Only the lines holding "posedge" are wanted here; copy each from the listing.

=== Listed entries ===

[src/rtl/lsq_issue_arbiter.sv]
// rtl/lsq_issue_arbiter.sv - load/store issue arbiter with bounded store starvation and fence drain
// Loads win by default; one subunit at a time keeps load responses in order.
module lsq_issue_arbiter #(
   parameter int NUM_SUBUNITS    = 3,
   parameter int MAX_OUTSTANDING = 4,
   parameter int STARVE_LIMIT    = 8,
   parameter int SUB_W           = (NUM_SUBUNITS > 1) ? $clog2(NUM_SUBUNITS) : 1,
   parameter int CNT_W           = $clog2(MAX_OUTSTANDING + 1)
) (
   input  logic                    clk,
   input  logic                    rst,
   input  logic                    load_valid,
   input  logic [SUB_W-1:0]        load_subunit,
   input  logic                    store_valid,
   input  logic [SUB_W-1:0]        store_subunit,
   input  logic [NUM_SUBUNITS-1:0] subunit_ready,
   input  logic                    load_complete,
   input  logic                    drain_req,
   input  logic                    sq_empty,
   output logic                    load_pop,
   output logic                    store_pop,
   output logic                    issue_store,
   output logic [SUB_W-1:0]        issue_subunit,
   output logic [CNT_W-1:0]        outstanding_loads,
   output logic                    drained
);

   localparam int STV_W = $clog2(STARVE_LIMIT);

   localparam logic [1:0] ST_NORMAL = 2'd0;
   localparam logic [1:0] ST_FORCE  = 2'd1;
   localparam logic [1:0] ST_DRAIN  = 2'd2;

   localparam logic [CNT_W-1:0] MAX_CNT = CNT_W'(MAX_OUTSTANDING);
   localparam logic [STV_W-1:0] STV_TOP = STV_W'(STARVE_LIMIT - 1);

   logic [1:0]       state_q, state_d;
   logic [CNT_W-1:0] outstanding_q, outstanding_d;
   logic [STV_W-1:0] starve_q, starve_d;
   logic [SUB_W-1:0] last_sub_q, last_sub_d;

   logic load_sub_rdy;
   logic store_sub_rdy;
   logic load_ok;
   logic store_ok;
   logic complete_ok;
   logic store_blocked;

   // Out-of-range subunit codes select no ready bit and therefore never issue.
   always_comb begin
      load_sub_rdy  = 1'b0;
      store_sub_rdy = 1'b0;
      for (int i = 0; i < NUM_SUBUNITS; i++) begin
         if (load_subunit == SUB_W'(i)) load_sub_rdy = subunit_ready[i];
         if (store_subunit == SUB_W'(i)) store_sub_rdy = subunit_ready[i];
      end
   end

   assign load_ok = rst & load_valid & load_sub_rdy
                  & (outstanding_q < MAX_CNT)
                  & ((outstanding_q == '0) | (load_subunit == last_sub_q))
                  & (state_q == ST_NORMAL);

   assign store_ok      = rst & store_valid & store_sub_rdy;
   assign load_pop      = load_ok;
   assign store_pop     = store_ok & ~load_ok;
   assign issue_store   = store_pop;
   assign issue_subunit = store_pop ? store_subunit : load_subunit;

   assign complete_ok   = load_complete & (outstanding_q != '0);
   assign store_blocked = store_valid & ~store_pop;

   always_comb begin
      outstanding_d = outstanding_q;
      if (load_pop && !complete_ok) begin
         outstanding_d = outstanding_q + 1'b1;
      end else if (!load_pop && complete_ok) begin
         outstanding_d = outstanding_q - 1'b1;
      end
   end

   assign last_sub_d = load_pop ? load_subunit : last_sub_q;

   always_comb begin
      state_d  = state_q;
      starve_d = '0;
      case (state_q)
         ST_NORMAL: begin
            if (store_blocked) starve_d = starve_q + 1'b1;
            if (drain_req) begin
               state_d  = ST_DRAIN;
               starve_d = '0;
            end else if (store_blocked && (starve_q == STV_TOP)) begin
               state_d  = ST_FORCE;
               starve_d = '0;
            end
         end
         ST_FORCE: begin
            if (store_pop) begin
               state_d = drain_req ? ST_DRAIN : ST_NORMAL;
            end else if (!store_valid) begin
               state_d = ST_NORMAL;
            end
         end
         ST_DRAIN: begin
            if (!drain_req) state_d = ST_NORMAL;
         end
         default: state_d = ST_NORMAL;
      endcase
   end

   always_ff @(posedge clk or negedge rst) begin
      if (!rst) begin
         state_q       <= ST_NORMAL;
         outstanding_q <= '0;
         starve_q      <= '0;
         last_sub_q    <= '0;
      end else begin
         state_q       <= state_d;
         outstanding_q <= outstanding_d;
         starve_q      <= starve_d;
         last_sub_q    <= last_sub_d;
      end
   end

   assign outstanding_loads = outstanding_q;
   assign drained = (state_q == ST_DRAIN) & sq_empty & (outstanding_q == '0);

   always @(posedge clk) begin
      if (rst) begin
         assert (!(load_complete && (outstanding_q == '0)))
            else $warning("lsq_issue_arbiter: load_complete with no outstanding loads ignored");
      end
   end

endmodule
[config.mk]
export PLATFORM = sky130hd
export DESIGN_NAME = lsq_issue_arbiter
export DESIGN_NICKNAME = d
export VERILOG_FILES = /design/src/rtl/lsq_issue_arbiter.sv
export SDC_FILE = /design/constraint.sdc
export NUM_CORES = 1
export LEC_CHECK = 0
export ABC_AREA = 0
export CORE_AREA = 5 5 54 56
export CTS_CLUSTER_SIZE = 10
export DETAILED_ROUTE_END_ITERATION = 10
export DIE_AREA = 0 0 59 61
export SETUP_SLACK_MARGIN = 0.05
export SYNTH_ARGS = -nofsm -noshare
export SYNTH_HDL_FRONTEND = slang
export SYNTH_SLANG_ARGS = --single-unit
[constraint.sdc]
create_clock -name clk -period 4 [get_ports clk]
set_input_delay 1.2 -clock clk [delete_from_list [all_inputs] [get_ports clk]]
set_output_delay 1.2 -clock clk [all_outputs]
set_load 0.05 [all_outputs]
### Word level (Yosys, flattened, before mapping)

Cells that the tools add are included.
Widths: inputs -> output; s select.

| storage, ports and cells | value |
|---|---|
| input bits | 14 |
| register bits after elaboration | 10 |
| logic and storage cells | 66 |

| cells by class | value |
|---|---|
| equal/unequal tests | 11 |
| reductions and logical operators | 12 |
| muxes and demuxes | 20 |
| $add $sub $neg | 3 |
| bitwise logic cells | 15 |
| $lt $le $gt $ge | 1 |

Operator list:

| operator | number |
|---|---|
| $mux 3 | 6 |
| $mux 2 | 7 |
| $and 1x1->1 | 12 |
| $add 3x1->3 const B | 2 |
| $eq 2x1->1 const B | 3 |
| $eq 2x2->1 const B | 3 |
| $logic_not 2->1 | 3 |
| $mux 1 | 6 |
| $pmux 2 s3 | 1 |
| $eq 3x3->1 const B | 1 |
| $logic_and 1x1->1 | 3 |
| $logic_not 3->1 | 1 |
| $lt 3x3->1 const B | 1 |
| $ne 3x2->1 const B | 1 |
| $ne 3x3->1 const B | 1 |
| $reduce_and 3->1 | 1 |
| $reduce_bool 3->1 | 1 |
| $sub 3x1->3 const B | 1 |
| $eq 2x2->1 | 1 |
| $logic_not 1->1 | 2 |
| $ne 2x2->1 const B | 1 |
| $not 1->1 | 2 |
| $reduce_bool 2->1 | 1 |
| $or 1x1->1 | 1 |

### Logic depth before layout (Yosys ltp)

| depth | value |
|---|---|
| word-level depth | 16 |
| depth in mapped cells | 10 |

### Least setup slack after synthesis

OpenSTA, ideal clock, no wires.

| path | value |
|---|---|
| path kind | input port to output port |
| from | input port store_subunit[1] |
| to | output port issue_subunit[0] |
| arrival | 2.537 ns |
| stages on the path | 4 |
| path slack | 0.263 ns |
| cells stage by stage | mux2i_1 > o32a_1 > a31oi_4 > mux2_4 |

| on the way | value |
|---|---|
| cells in the longest elaborated chain, start to end | 7 |
| elaborated cells between the ends (all ways) | 9 |

RTL lines:

| element | line | RTL |
|---|---|---|
| start: declaration | 15 | `input logic [SUB_W-1:0] store_subunit,` |
| $logic_not 2->1 | 55 | `if (store_subunit == SUB_W'(i)) store_sub_rdy = subunit_ready[i];` |
| $mux 1 (2 in series) | 55 |  |
| $mux 1 (*) | 55 |  |
| $and 1x1->1 (*) | 64 | `assign store_ok = rst & store_valid & store_sub_rdy;` |
| $and 1x1->1 (*) | 66 | `assign store_pop = store_ok & ~load_ok;` |
| via issue_store | 22 | `output logic issue_store,` |
| $mux 2 (*) | 68 | `assign issue_subunit = store_pop ? store_subunit : load_subunit;` |
| end: declaration | 23 | `output logic [SUB_W-1:0] issue_subunit,` |

Mark *: on every way through the listed nets, which the timed path passes. The rest lies on a longest branch.

### Final worst setup path

| path | value |
|---|---|
| from | input port store_subunit[0] |
| to | output port issue_subunit[0] |

| on the way | value |
|---|---|
| cells in the longest elaborated chain, start to end | 7 |
| elaborated cells between the ends (all ways) | 9 |

RTL lines:

| element | line |
|---|---|
| $logic_not 2->1 | 55 |
| $mux 1 (3 in series) | 55 |
| $and 1x1->1 | 64 |
| $and 1x1->1 | 66 |
| $mux 2 (*) | 68 |

Every way passes the cells marked *; elsewhere a longest branch is shown, timed or not.

==> qor.yml <==
finish:
  fin_nets: 112
  final_cells: 122
  fin_area_mm2: 0.001052
  area.growth.synth_to_final_pct: 58.68
  drive_above_1_share_pct: 33.70
  antenna_cells: 0
clock_tree:
  clock_path_buffers: 2
  cts_tree: "yes"
  root_buffer: "clkbuf_4"
  clk_pin_slew_ps: 60
  htreeDepth: 1
  clk-insertion-delay-late_ps: 250
  numCtsBuffers: 3
  clock_sinks: 10
place:
  io_buffers: 22
  dp_hpwl_um: 1209
  place_inst: 117
  place_area_mm2: 0.001008
  dpl_worst_slack_ps: -106.0
  gp_congestion: 0.7117
critical_path:
  required_ps: 2800
  cp_slowest_cell: "clkdlybuf4s50_1"
  setup.worst_path.end: "issue_subunit[0]"
  cp-start-kind: "input pin"
  rrSetupSlack_ps: 1580
  crit_start: "store_subunit[0]"
  r2r-end: "outstanding_loads[2]"
  cp_slowest_stage_delay_ps: 490
  reg2reg_from: "outstanding_loads[2]"
  path_class: "input pin to output port"
  path_cells: "clkdlybuf4s50_1 > nand4_1 > o32a_1 > a31oi_4 > mux2_4 > buf_8"
  path_depth: 6
  reg2reg_depth: 10
  worst_ep_arrival_time_ps: 2680
  cpLargestDelayFamily: "buffers and inverters"
  worstSetupEndpointType: "output port"
  cp_num_buf_inv: 2
  cp_max_fo: 3
sta:
  finalSetupViolations: 0
  hold_viol: 0
  slew_headroom_pct: 66.32
  drv_slew: 0
  max_slew.worst_pin.slew_ps: 503.7
  max_freq_mhz: 257.6
  fin_crit_sh_pct: 97.04
  min_period_ps: 3882
  fin_ws_ps: 118.5
  skew_ps: 0.9173
  rsz0062_at_grt: "no"
floorplan:
  fp-row-count: 18
  io_pins: 23
  start_util_pct: 27.78
  die_area_mm2: 0.003599
  die_w_um: 59
  core-area_mm2: 0.002387
  fp.dieH_um: 61
drt:
  vias_per_cell: 4.500
  dr.pass1.iters: 3
  drt_iter0_markers: 6
  drtAntennaViolNets: 0
  vias: 549
  finalWirelength_um: 1479
  drc: 0
  wl_per_cell_um: 12.12
grt:
  grt_use_total_pct: 9.469
  grt-ovfl-total: 0
  antenna_found_initial: 0
  first_global_vias: 629
  grt_pass1_wl_um: 2663
  grt_max_degree: 11
logic_synthesis:
  synth_seq_cells: 10
  syn_area_um2: 663.1
  yosysWarningCount: 0
  syn_inst: 58
  syn_avg_cell_area_um2: 11.43
  syn_nets: 76
  synth_ff_type: "dfrtp_1"
  ys_seq_area_share_pct: 37.74
  ys_types: 30
  async_reset_ff_share_pct: 100.0
  synth-edff-count: 0
run:
  max_cap_violations: 0
pwr:
  power_density_mw_per_mm2: 461.5
  p_leak_nw: 0.4969
  peakVddDrop_mv: 0.3933
hold_path:
  hp-class: "register to register"
run_status:
  status: "completed"
registers in the layout, indices dropped and copies added, names as in the netlist:
| register | count |
|---|---|
| starve_q | 3 |
| last_sub_q | 2 |
| outstanding_loads | 3 |
| state_q | 2 |
cell usage in the layout, fill, tap and decap left out, types with 2 or more instances in the layout:
| cell | Yosys | layout |
|---|---|---|
| nor2_1 | 4 | 4 |
| clkdlybuf4s50_1 | 0 | 9 |
| ha_1 | 3 | 3 |
| nor2b_1 | 2 | 2 |
| buf_4 | 1 | 11 |
| nand3_1 | 3 | 3 |
| mux2i_1 | 2 | 2 |
| inv_1 | 3 | 3 |
| xor2_1 | 4 | 4 |
| o21ai_0 | 2 | 2 |
| clkbuf_4 | 0 | 3 |
| dlygate4sd2_1 | 0 | 6 |
| nand2_1 | 3 | 3 |
| mux2_2 | 3 | 3 |
| dfrtp_1 | 10 | 10 |
| buf_12 | 0 | 4 |
Yosys cell counts (2+ instances only):
cell | number | share of area, %
dfrtp_1 | 10 | 38
nor2_1 | 4 | 2.3
xor2_1 | 4 | 5.3
ha_1 | 3 | 5.7
inv_1 | 3 | 1.7
mux2_2 | 3 | 5.1
nand2_1 | 3 | 1.7
nand3_1 | 3 | 2.3
mux2i_1 | 2 | 3.0
nor2b_1 | 2 | 1.9
o21ai_0 | 2 | 1.5
metrics by stage:
| stage | power [mW] | hold WS [ps] | utilization (%) | setup TNS [ps] |
|---|---|---|---|---|
| after global placement | 0.4180 | 438.1 | 42.24 | -84.01 |
| after detailed placement | 0.4204 | 446.0 | 42.24 | -113.1 |
| after CTS | 0.4914 | 454.4 | 43.97 | 0 |
| after floorplan | 0.3317 | 431.9 | - | 0 |
| after global routing | 0.5163 | 475.4 | 44.08 | 0 |
| final | 0.4857 | 449.6 | 44.08 | 0 |
cell type report:
class	instances	area [um^2]
multi-input cells	44	397.9
flip-flops and latches	10	250.2
inverters	3	11.26
fillers	255	1335
well taps	30	37.54
repair buffers	32	332.8
clock buffers	3	22.52
power by group:
part | internal [mW] | switching (mW) | leakage, nW
clock | 0.0346 | 0.0320 | 0.0138
combinational | 0.113 | 0.141 | 0.355
sequential | 0.129 | 0.0362 | 0.128
total | 0.277 | 0.209 | 0.497
worst min-delay path by stage:
| stage | slack, ps | to | startpoint | cells after the start |
|---|---|---|---|---|
| floorplan | 430 | starve_q[0] | starve_q[0] | 1 |
| global placement | 440 | starve_q[0] | starve_q[0] | 1 |
| detailed placement | 450 | starve_q[0] | starve_q[0] | 1 |
| CTS | 450 | starve_q[0] | starve_q[0] | 1 |
| global route | 480 | starve_q[0] | starve_q[0] | 1 |
| finish | 450 | starve_q[0] | starve_q[0] | 1 |
routing by layer:
| layer | GRT usage (%) | vias to the layer above | share of wire [%] |
|---|---|---|---|
| li1 | - | 280 | - |
| met1 | 12.23 | 256 | 47 |
| met2 | 15.46 | 13 | 47 |
| met3 | 3.191 | 0 | 5.5 |
| met4 | 1.942 | 0 | 0 |
| met5 | 0 | - | 0 |
cells by family (layout without fill, tap and decap cells):
kind of cell | count (synthesis) | after routing | share of synthesized area, %
compound gates | 8 | 8 | 12.64
buf+inv | 4 | 38 | 2.830
mux | 6 | 6 | 10.38
flops | 10 | 10 | 37.74
simple gates | 21 | 21 | 21.13
xor+xnor | 5 | 5 | 6.603
fa+ha+maj | 4 | 4 | 8.680
repair_timing:
action,CTS,global route
setup endpoints to repair,2,3
hold buffers,0,0
pin swaps,2,1
setup buffers,2,0
gates resized for setup,9,1
(Power assumes the default switching activity.)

===

(The answer):
   always_ff @(posedge clk or negedge rst) begin
   always @(posedge clk) begin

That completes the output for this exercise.